(ASSIGNMENT):
Repeat exactly the lines that run from the one containing "package issue_seq_pkg;" to the end of the data, and leave out all others.

(Stored records)
━━━

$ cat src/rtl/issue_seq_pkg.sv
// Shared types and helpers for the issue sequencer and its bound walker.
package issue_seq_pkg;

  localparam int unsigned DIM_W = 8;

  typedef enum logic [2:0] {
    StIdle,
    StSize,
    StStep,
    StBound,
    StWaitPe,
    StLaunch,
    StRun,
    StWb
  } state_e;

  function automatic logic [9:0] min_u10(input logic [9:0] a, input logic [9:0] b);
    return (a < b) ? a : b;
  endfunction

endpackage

━━━

(RESULT OF THE TASK):
package issue_seq_pkg;

  localparam int unsigned DIM_W = 8;

  typedef enum logic [2:0] {
    StIdle,
    StSize,
    StStep,
    StBound,
    StWaitPe,
    StLaunch,
    StRun,
    StWb
  } state_e;

  function automatic logic [9:0] min_u10(input logic [9:0] a, input logic [9:0] b);
    return (a < b) ? a : b;
  endfunction

endpackage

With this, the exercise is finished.